▶ **REQUIRED WORK**
Up to and including the line with "the stop sample.", return every line from the start of the entries below exactly.

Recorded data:
[src/rtl/uart_pkg.sv]
// Shared UART definitions: receiver FSM states and bit-timing load constants.
package uart_pkg;

  typedef enum logic [2:0] {
    IDLE   = 3'd0,
    START  = 3'd1,
    DATA   = 3'd2,
    PARITY = 3'd3,
    STOP   = 3'd4,
    BREAK  = 3'd5
  } uart_rx_state_t;

  function automatic int bit_load(input int fclk, input int baud);
    return fclk / baud - 1;
  endfunction

  function automatic int half_load(input int fclk, input int baud);
    return (fclk / baud) / 2 - 1;
  endfunction

endpackage

[src/rtl/uart_sync2.sv]
// Two-flop synchronizer for an asynchronous single-bit input; 2 clk latency, no backpressure.
module uart_sync2 #(
  parameter logic RST_VAL = 1'b1
) (
  input  logic clk,
  input  logic rst_n,
  input  logic d,
  output logic q
);

  logic meta_q, meta_d;
  logic sync_q, sync_d;

  always_comb begin
    meta_d = d;
    sync_d = meta_q;
  end

  always_ff @(posedge clk or negedge rst_n) begin
    if (!rst_n) begin
      meta_q <= RST_VAL;
      sync_q <= RST_VAL;
    end else begin
      meta_q <= meta_d;
      sync_q <= sync_d;
    end
  end

  assign q = sync_q;

endmodule

[src/rtl/uart_rx.sv]
// UART receiver (8N1, or 8E1 with UART_RX_PARITY_EN); byte/error pulses one cycle after the stop sample.
// No backpressure: rx_valid is a strobe, the consumer must take rx_data in that cycle or read the held value later.
module uart_rx
  import uart_pkg::*;
#(
  parameter int FCLK = 50000000,
  parameter int BAUD = 115200
) (
  input  logic       clk,
  input  logic       rst_n,
  input  logic       rx,
  output logic [7:0] rx_data,
  output logic       rx_valid,
  output logic       frame_err,
  output logic       parity_err,
  output logic       idle
);

  localparam int BIT_LOAD  = bit_load(FCLK, BAUD);
  localparam int HALF_LOAD = half_load(FCLK, BAUD);
  localparam int CW        = $clog2(BIT_LOAD + 1);

  logic rx_s;

  uart_sync2 #(.RST_VAL(1'b1)) u_sync (
    .clk   (clk),
    .rst_n (rst_n),
    .d     (rx),
    .q     (rx_s)
  );

  uart_rx_state_t state_q, state_d;
  logic [CW-1:0]  cnt_q, cnt_d;
  logic [2:0]     bit_cnt_q, bit_cnt_d;
  logic [7:0]     shift_q, shift_d;
  logic [7:0]     rx_data_q, rx_data_d;
  logic           rx_valid_q, rx_valid_d;
  logic           frame_err_q, frame_err_d;
`ifdef UART_RX_PARITY_EN
  logic           par_bad_q, par_bad_d;
  logic           parity_err_q, parity_err_d;
`endif
  logic           cnt_zero;

  assign cnt_zero = (cnt_q == '0);

  always_comb begin
    state_d     = state_q;
    cnt_d       = cnt_zero ? cnt_q : cnt_q - CW'(1);
    bit_cnt_d   = bit_cnt_q;
    shift_d     = shift_q;
    rx_data_d   = rx_data_q;
    rx_valid_d  = 1'b0;
    frame_err_d = 1'b0;
`ifdef UART_RX_PARITY_EN
    par_bad_d    = par_bad_q;
    parity_err_d = 1'b0;
`endif
    case (state_q)
      IDLE: begin
        if (!rx_s) begin
          cnt_d   = CW'(HALF_LOAD);
          state_d = START;
`ifdef UART_RX_PARITY_EN
          par_bad_d = 1'b0;
`endif
        end
      end
      START: begin
        if (cnt_zero) begin
          if (!rx_s) begin
            cnt_d     = CW'(BIT_LOAD);
            bit_cnt_d = 3'd0;
            state_d   = DATA;
          end else begin
            state_d = IDLE;
          end
        end
      end
      DATA: begin
        if (cnt_zero) begin
          shift_d = {rx_s, shift_q[7:1]};
          cnt_d   = CW'(BIT_LOAD);
          if (bit_cnt_q == 3'd7) begin
`ifdef UART_RX_PARITY_EN
            state_d = PARITY;
`else
            state_d = STOP;
`endif
          end else begin
            bit_cnt_d = bit_cnt_q + 3'd1;
          end
        end
      end
`ifdef UART_RX_PARITY_EN
      PARITY: begin
        // Even parity: the received bit must equal the XOR of the data bits.
        if (cnt_zero) begin
          par_bad_d = rx_s ^ (^shift_q);
          cnt_d     = CW'(BIT_LOAD);
          state_d   = STOP;
        end
      end
`endif
      STOP: begin
        if (cnt_zero) begin
          if (rx_s) begin
            rx_data_d  = shift_q;
            rx_valid_d = 1'b1;
`ifdef UART_RX_PARITY_EN
            parity_err_d = par_bad_q;
`endif
            state_d = IDLE;
          end else begin
            frame_err_d = 1'b1;
            state_d     = BREAK;
          end
        end
      end
      BREAK: begin
        if (rx_s) state_d = IDLE;
      end
      default: state_d = IDLE;
    endcase
  end

  always_ff @(posedge clk or negedge rst_n) begin
    if (!rst_n) begin
      state_q     <= IDLE;
      cnt_q       <= '0;
      bit_cnt_q   <= 3'd0;
      shift_q     <= 8'h00;
      rx_data_q   <= 8'h00;
      rx_valid_q  <= 1'b0;
      frame_err_q <= 1'b0;
`ifdef UART_RX_PARITY_EN
      par_bad_q    <= 1'b0;
      parity_err_q <= 1'b0;
`endif
    end else begin
      state_q     <= state_d;
      cnt_q       <= cnt_d;
      bit_cnt_q   <= bit_cnt_d;
      shift_q     <= shift_d;
      rx_data_q   <= rx_data_d;
      rx_valid_q  <= rx_valid_d;
      frame_err_q <= frame_err_d;
`ifdef UART_RX_PARITY_EN
      par_bad_q    <= par_bad_d;
      parity_err_q <= parity_err_d;
`endif
    end
  end

  assign rx_data   = rx_data_q;
  assign rx_valid  = rx_valid_q;
  assign frame_err = frame_err_q;
  assign idle      = (state_q == IDLE);
`ifdef UART_RX_PARITY_EN
  assign parity_err = parity_err_q;
`else
  assign parity_err = 1'b0;
`endif

endmodule
[config.mk]
export PLATFORM = sky130hd
export DESIGN_NAME = uart_rx
export DESIGN_NICKNAME = d
export VERILOG_FILES = /design/src/rtl/uart_pkg.sv /design/src/rtl/uart_sync2.sv /design/src/rtl/uart_rx.sv
export SDC_FILE = /design/constraint.sdc
export NUM_CORES = 1
export LEC_CHECK = 0
export ABC_AREA = 1
export CORE_AREA = 8 8 68 70
export CTS_CLUSTER_DIAMETER = 60
export CTS_CLUSTER_SIZE = 25
export DETAILED_ROUTE_END_ITERATION = 10
export DIE_AREA = 0 0 76 78
export GPL_ROUTABILITY_DRIVEN = 0
export GPL_TIMING_DRIVEN = 0
export PLACE_DENSITY = 0.82
export SYNTH_ARGS = -nofsm -noshare
export SYNTH_HDL_FRONTEND = slang
export SYNTH_SLANG_ARGS = --single-unit
[constraint.sdc]
create_clock -name clk -period 2.1 [get_ports clk]
set_input_delay 0.42 -clock clk [delete_from_list [all_inputs] [get_ports clk]]
set_output_delay 0.42 -clock clk [all_outputs]
set_load 0.01 [all_outputs]
==> results.md, run 1 <==
- Status: finished clean
- Number of detailed-route iterations in the first pass: 4
- Crit end category: flop
- Post-synthesis sequential area ratio: 48.82%
- Row cnt: 22
- Num ports: 15
- Clock Sinks: 35
- Estimated wirelength of the detail-placed design: 2.361 mm
- Dpl cell area: 1984 um^2
- Crit Path Category: flop to flop
- Slew margin rel.: 50.24%
- Initial antenna violation count: 0
- P per Cell Area: 511.1 nW/um^2
- Nets: 243
- Most frequent cells in the layout: nand2_1, dfrtp_1, inv_1
- Netlist cell types: 26
- Clock transition at path regs: 0.11 ns
- P_int: 0.8107 mW
- Core area: 3551 um^2
- Die X: 76 um
- Worst hold-check path type: primary input to async pin
- DRC Markers: 0
- Combinational share of power: 2.0%
- # setup viols final: 0
- Reg-to-reg slack, setup: 0.13 ns
- Most common cell after layout, fill and taps aside: nand2_1
- Worst path arrival time: 2.20 ns
- Clock power frac: 33.7%
- Net Sw Power: 0.2458 mW
- Setup_tns: 0 ns
- Skew final: 0.006871 ns
- Routed via count: 1376
- Core Util, Final: 58.21%
- Fmax: 506.8 MHz
- Detailed Route Iter0 Violations: 64
- Avg WL per Cell: 11.40 um
- Sw Ratio: 23.26%
- Max FO, Critical Path: 10
- Reg area: 878.3 um^2
- Die area: 5928 um^2
- Fillers: 304
- Antenna viol nets, final: 0
- Layout cells sized above 1: 19.92%
- Slowest-stage cell, CP: dfrtp_1
- R2R depth: 11
- Initial core utilization: 50.67%
- Clock Tree Root: clkbuf_4
- Reg2reg end: cnt_q[0]$_DFF_PN0_
- Static Leakage: 1.078 nW
- Cell family with most CP delay: simple AND/OR/NAND/NOR gates
- Syn Nets: 221
- Worst-margin pin slew: 0.7464 ns
- Max Root-Sink Buffers: 2
- Fin crit share: 93.96%
- Cell mode on critical path: nand3_1
- Synth warn: 0
- Synthesized flop and latch total: 35
- Worst setup SP type: flop
- Worst path cell trace: inv_2 -> ha_4 -> nand2_1 -> nor2_2 -> nand2_2 -> buf_4 -> ha_1 -> nor2_1 -> nand3_1 -> nand3_1 -> nand3_1
- Pins Over Slew Limit: 0
- Gate Count Post-Synth: 213
- Worst VDD drop: 362.2 uV
- Total power: 1.057 mW
- Number of violations of the max-capacitance limit: 0
- Required time of the critical path: 2.33 ns
- Min Clock Period, post-route: 1.973 ns
- TritonCTS buffer count: 5
- Area delta synth->final: 14.88%
- Routed vias/inst: 4.845
- Bufs and invs on worst path: 2
- Synth Cell Area: 1799 um^2
- Antenna cell count: 0
- Die height: 78 um
- Register share of total power: 64.3%
- Overflow after GRT: 0
- Final instance area: 2067 um^2
- Syn_area_per_cell: 8.447 um^2
- Hold_ws: 0.1317 ns
- Footprint of the multi-input gates: 797.0 um^2
- IO buf count: 13
- Hold Vio Cnt, Final: 0
- CP max stage delay: 0.42 ns
- Worst r2r src: cnt_q[0]$_DFF_PN0_
- CTS tree: yes
- Largest net degree at the start of global routing: 36
- Total GRT Usage: 11.86%
- H-tree Lvls: 2
- First-pass GRT wire length: 5.837 mm
- Detailed Route WL: 3.237 mm
- Vias in the first global route: 1345
- Worst-skew pair later-pin latency: 0.34 ns
stage by stage:
step / std cells / setup WS, ns
2_1_floorplan: 213 / 0.1844
4_1_cts: 282 / 0.06309
3_5_place_dp: 274 / 0.009622
6_report: 284 / 0.1268
5_1_grt: 284 / -0.005995
3_3_place_gp: 274 / -0.1282
layout make-up:
type,instances,area share (%)
Sequential cell,35,42.49
Multi-Input combinational cell,147,38.56
Timing Repair Buffer,15,6.719
Inverter,27,4.903
Tap cell,48,2.906
Clock buffer,6,1.998
Buffer,4,1.816
Clock inverter,2,0.6053
worst max-delay path by stage:
stage	from	endpoint	slack, ns	depth (start not counted)
global route	cnt_q[0]$_DFF_PN0_	cnt_q[0]$_DFF_PN0_	-0.006	11
CTS	cnt_q[0]$_DFF_PN0_	cnt_q[0]$_DFF_PN0_	0.06	11
finish	cnt_q[0]$_DFF_PN0_	cnt_q[0]$_DFF_PN0_	0.13	11
global placement	rst_n	state_q[0]$_DFFE_PN0P_	-0.13	1
floorplan	cnt_q[0]$_DFF_PN0_	cnt_q[0]$_DFF_PN0_	0.18	11
detailed placement	cnt_q[0]$_DFF_PN0_	cnt_q[0]$_DFF_PN0_	0.01	11
registers in the layout (all words and copies together), names as in the netlist:
signal and flops:
cnt_q 9, u_sync.meta_q 1, u_sync.q 1, rx_valid 1, rx_data 8, state_q 3, shift_q 8, frame_err 1
bit_cnt_q 3
layer usage:
layer	vias up	GRT usage, %	share of wire (%)	wire [um]
li1	718	-	-	-
met1	634	13.68	46	1494
met2	20	19.97	49	1600
met3	4	3.341	3.3	107
met4	0	5.490	1.1	35
met5	-	0	0	0
power by group through the flow:
stage          Clock (mW)  Sequential (mW)  Combinational [mW]
5_1_grt             0.399            0.680              0.0258
6_report            0.356            0.679              0.0214
3_3_place_gp            0            0.692              0.0236
4_1_cts             0.373            0.679              0.0227
3_5_place_dp            0            0.692              0.0226
2_1_floorplan           0            0.692             0.00574
synthesized netlist by cell type:
library cell / number / area (um^2)
conb_1: 1 / 3.750
a31o_2: 1 / 8.760
nand4_1: 3 / 18.77
nor2_2: 2 / 12.51
buf_6: 2 / 22.52
nand3_1: 13 / 65.06
xnor2_1: 1 / 8.760
or2_2: 1 / 6.260
nor2_4: 2 / 22.52
o21ai_2: 8 / 70.07
inv_2: 6 / 22.52
clkinv_1: 1 / 3.750
nand2_4: 2 / 22.52
buf_4: 2 / 15.01
nor2_1: 16 / 60.06
nand2_2: 3 / 18.77
xor2_1: 1 / 8.760
o21ai_0: 3 / 15.01
ha_1: 5 / 62.56
nand3_4: 2 / 35.03
dfstp_2: 2 / 52.55
dfrtp_1: 33 / 825.8
o21ai_1: 12 / 60.06
nor2_8: 1 / 20.02
inv_1: 20 / 75.07
nand2_1: 70 / 262.8
kinds of logic after synthesis:
group,synth area share (%)
and+or+nand+nor,30.25
DFF,48.82
buffers and inverters,7.718
AOI/OAI and AO/OA,8.554
adders and majority gates,3.477
xor gates and xnor gates,0.9738
other,0.2084
repair_timing:
action	4_1_cts	5_1_grt
setup buffers	0	2
hold buffers	0	0
cloned	0	0
resized for setup	3	2
setup endpoints to repair	2	1
No activity file was read; power rests on OpenSTA's default activity.
==> run 2, diff against run 1 <==
--- a/config.mk
+++ b/config.mk
@@ -6,14 +6,15 @@
 export NUM_CORES = 1
 export LEC_CHECK = 0
 export ABC_AREA = 1
-export CORE_AREA = 8 8 68 70
+export CORE_AREA = 8 8 69 71
 export CTS_CLUSTER_DIAMETER = 60
 export CTS_CLUSTER_SIZE = 25
 export DETAILED_ROUTE_END_ITERATION = 10
-export DIE_AREA = 0 0 76 78
+export DIE_AREA = 0 0 77 79
 export GPL_ROUTABILITY_DRIVEN = 0
 export GPL_TIMING_DRIVEN = 0
 export PLACE_DENSITY = 0.82
 export SYNTH_ARGS = -nofsm -noshare
 export SYNTH_HDL_FRONTEND = slang
+export SYNTH_HIERARCHICAL = 1
 export SYNTH_SLANG_ARGS = --single-unit
==> results.md, run 2 <==
- Post-Layout Cell Count: 287 (+1.1%)
- Skew final: 0.006010 ns (-0.0008610 ns)
- Slew margin rel.: 50.00% (-0.24 points)
- Worst VDD drop: 497.9 uV (+37%)
- IO buf count: 13 (unchanged)
- Setup_tns: 0 ns (unchanged)
- Avg WL per Cell: 12.52 um (+9.8%)
- Die area: 6083 um^2 (+2.6%)
- Clock power frac: 46.3% (+13 points)
- Syn Nets: 222 (+0.45%)
- Required time of the critical path: 1.68 ns (-0.65 ns)
- # setup viols final: 0 (unchanged)
- Most frequent cells after synthesis: nand2_1, dfrtp_1, inv_1
- Placed cell count: 277 (+1.1%)
- Fmax: 504.0 MHz (-0.55%)
- Syn_area_per_cell: 8.641 um^2 (+2.3%)
- Overflow after GRT: 0 (unchanged)
- Total power: 1.304 mW (+23%)
- Number of violations of the max-capacitance limit: 0 (unchanged)
- DRC Markers: 0 (unchanged)
- RSZ-0062 raised after global routing: no
- Core Util, Final: 57.05% (-1.2 points)
- Total GRT Usage: 12.45% (+0.59 points)
- P_int: 1.035 mW (+28%)
- Final instance area: 2167 um^2 (+4.8%)
- Detailed Route WL: 3.593 mm (+11%)
- Area delta synth->final: 17.19%
- Synth warn: 6 (+6)
- Critical Path Start: state_q[0]$_DFFE_PN0P_
- Max Root-Sink Buffers: 2 (unchanged)
- Antenna cell count: 0 (unchanged)
- Reg2reg end: cnt_q[0]$_DFF_PN0_
- Register share of total power: 52.1% (-12 points)
- Worst setup SP type: flop
- Routed via count: 1430 (+3.9%)
- Gate Count Post-Synth: 214 (+0.47%)
- Synth async-reset ratio: 100.0% (unchanged)
- Post-synthesis sequential area ratio: 47.50% (-1.3 points)
- Worst hold-check path type: primary input to async pin
- Row cnt: 23 (+4.5%)
- Yosys top cell by area: dfrtp_1
- Layout cells sized above 1: 22.78% (+2.9 points)
- Status: finished clean
- Clock transition at path regs: 0.07 ns (-0.04 ns)
- CTS tree: yes
- Netlist cell types: 26 (unchanged)
- Most common cell in the netlist: nand2_1
- Crit end category: primary output
- Synthesized flop and latch total: 35 (unchanged)
- Largest net degree at the start of global routing: 36 (unchanged)
- Pre-CTS setup slack: 0.07132 ns (+0.06170 ns)
- Max reg flops: 9 (unchanged)
- Antenna viol nets, final: 0 (unchanged)
- Most common cell after layout, fill and taps aside: nand2_1
- Nets: 244 (+0.41%)
- Clock Tree Root: clkbuf_8
- H-tree Lvls: 2 (unchanged)
- Fin crit share: 94.48% (+0.52 points)
- Initial antenna violation count: 0 (unchanged)
- Biggest register: cnt_q
- Estimated wirelength of the detail-placed design: 2.658 mm (+13%)
- Combinational share of power: 1.6% (-0.4 points)
- Pins Over Slew Limit: 0 (unchanged)
- Worst Setup EP: idle
- Worst-skew pair later-pin latency: 0.29 ns (-0.05 ns)
- Dpl cell area: 2037 um^2 (+2.6%)
- Most frequent cells in the layout: nand2_1, dfrtp_1, inv_1
- R2R depth: 10 (-1)
- Net Sw Power: 0.2694 mW (+9.6%)
- P per Cell Area: 601.9 nW/um^2 (+18%)
- Die X: 77 um (+1.3%)
- # hold bufs at CTS: 0 (unchanged)
- Detailed Route Iter0 Violations: 91 (+42%)
- Crit Path Category: flop to primary output
- Clock Sinks: 35 (unchanged)
- Vias in the first global route: 1416 (+5.3%)
- Routed vias/inst: 4.983 (+2.8%)
- Static Leakage: 1.127 nW (+4.6%)
- Worst-margin pin slew: 0.7500 ns (+0.003661 ns)
- Initial core utilization: 48.68% (-2.0 points)
- Reg-to-reg slack, setup: 0.21 ns (+0.08 ns)
- Min Clock Period, post-route: 1.984 ns (+0.01084 ns)
- First-pass GRT wire length: 6.120 mm (+4.8%)
- Num ports: 15 (unchanged)
- Synth Cell Area: 1849 um^2 (+2.8%)
- Worst path arrival time: 1.56 ns (-0.64 ns)
- Die height: 79 um (+1.3%)
- Max FO, Critical Path: 6 (-4)
- Number of synthesized flops with an enable pin: 0 (unchanged)
- Post-synth top flop: dfrtp_1
- Number of detailed-route iterations in the first pass: 4 (unchanged)
- Hold Vio Cnt, Final: 0 (unchanged)
- Core area: 3799 um^2 (+7.0%)
- Worst r2r src: cnt_q[0]$_DFF_PN0_
- Yosys top cell area share: 44.65% (-1.2 points)
- Setup slack after layout: 0.1159 ns (-0.01085 ns)
- Ranking of synthesized cells by area: dfrtp_1, nand2_1, o21ai_2
- TritonCTS buffer count: 5 (unchanged)
- Sw Ratio: 20.65% (-2.6 points)
- Hold_ws: 0.1933 ns (+0.06151 ns)
run 2: cell type report:
type                    count  area, um^2
multi-input cells         149       838.3
well taps                  50       62.56
inverters                  26       97.59
fillers                   341        1632
plain buffers               4       37.54
clock buffers               5       68.82
repair buffers             15       140.1
clock inverters             3       43.79
flip-flops and latches     35       878.3
run 2: timing repair:
action,CTS,global route
buffers inserted,0,2
gates resized for setup,0,2
setup endpoints to repair,0,1
run 2: cells by family (layout without fill, tap and decap cells):
logic type / Yosys count / count (layout) / synth area share (%)
compound gates: 26 / 26 / 10.49
xor+xnor: 1 / 1 / 0.4737
fa+ha+maj: 5 / 5 / 3.383
buf+inv: 30 / 53 / 7.307
flops: 35 / 35 / 47.50
other cells: 1 / 1 / 0.2028
simple gates: 116 / 116 / 30.65
run 2: worst min-delay path by stage:
stage	startpoint	end	slack (ns)	cells past startpoint
6_report	rst_n	cnt_q[7]$_DFF_PN0_	0.19	1
3_3_place_gp	u_sync/meta_q$_DFF_PN1_	u_sync/q$_DFF_PN1_	0.35	0
3_5_place_dp	u_sync/meta_q$_DFF_PN1_	u_sync/q$_DFF_PN1_	0.35	0
2_1_floorplan	rst_n	bit_cnt_q[0]$_DFFE_PN0P_	0.12	0
4_1_cts	rst_n	rx_data[2]$_DFFE_PN0P_	0.22	1
5_1_grt	rst_n	rx_data[2]$_DFFE_PN0P_	0.26	1
run 2: power groups by stage:
stage	Combinational (mW)	Clock [mW]	Sequential, mW
floorplan	0.00514	0	0.692
global route	0.0247	0.650	0.680
finish	0.0206	0.604	0.680
detailed placement	0.0220	0	0.693
CTS	0.0220	0.619	0.680
global placement	0.0226	0	0.693
run 2: critical path, stage by stage (launching register included):
cell and delay [ns]:
dfrtp_1 0.43, inv_1 0.09, nand2_1 0.07, nor2_1 0.12
clkdlybuf4s50_1 0.56
run 2: metal layers:
layer	part of all wire (%)	GRT usage, %
met5	0	0
met4	1.2	5.094
met3	2.8	3.725
met2	52	22.26
met1	44	13.55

▶ **RESPONSE TO THE TASK**
[src/rtl/uart_pkg.sv]
// Shared UART definitions: receiver FSM states and bit-timing load constants.
package uart_pkg;

  typedef enum logic [2:0] {
    IDLE   = 3'd0,
    START  = 3'd1,
    DATA   = 3'd2,
    PARITY = 3'd3,
    STOP   = 3'd4,
    BREAK  = 3'd5
  } uart_rx_state_t;

  function automatic int bit_load(input int fclk, input int baud);
    return fclk / baud - 1;
  endfunction

  function automatic int half_load(input int fclk, input int baud);
    return (fclk / baud) / 2 - 1;
  endfunction

endpackage

[src/rtl/uart_sync2.sv]
// Two-flop synchronizer for an asynchronous single-bit input; 2 clk latency, no backpressure.
module uart_sync2 #(
  parameter logic RST_VAL = 1'b1
) (
  input  logic clk,
  input  logic rst_n,
  input  logic d,
  output logic q
);

  logic meta_q, meta_d;
  logic sync_q, sync_d;

  always_comb begin
    meta_d = d;
    sync_d = meta_q;
  end

  always_ff @(posedge clk or negedge rst_n) begin
    if (!rst_n) begin
      meta_q <= RST_VAL;
      sync_q <= RST_VAL;
    end else begin
      meta_q <= meta_d;
      sync_q <= sync_d;
    end
  end

  assign q = sync_q;

endmodule

[src/rtl/uart_rx.sv]
// UART receiver (8N1, or 8E1 with UART_RX_PARITY_EN); byte/error pulses one cycle after the stop sample.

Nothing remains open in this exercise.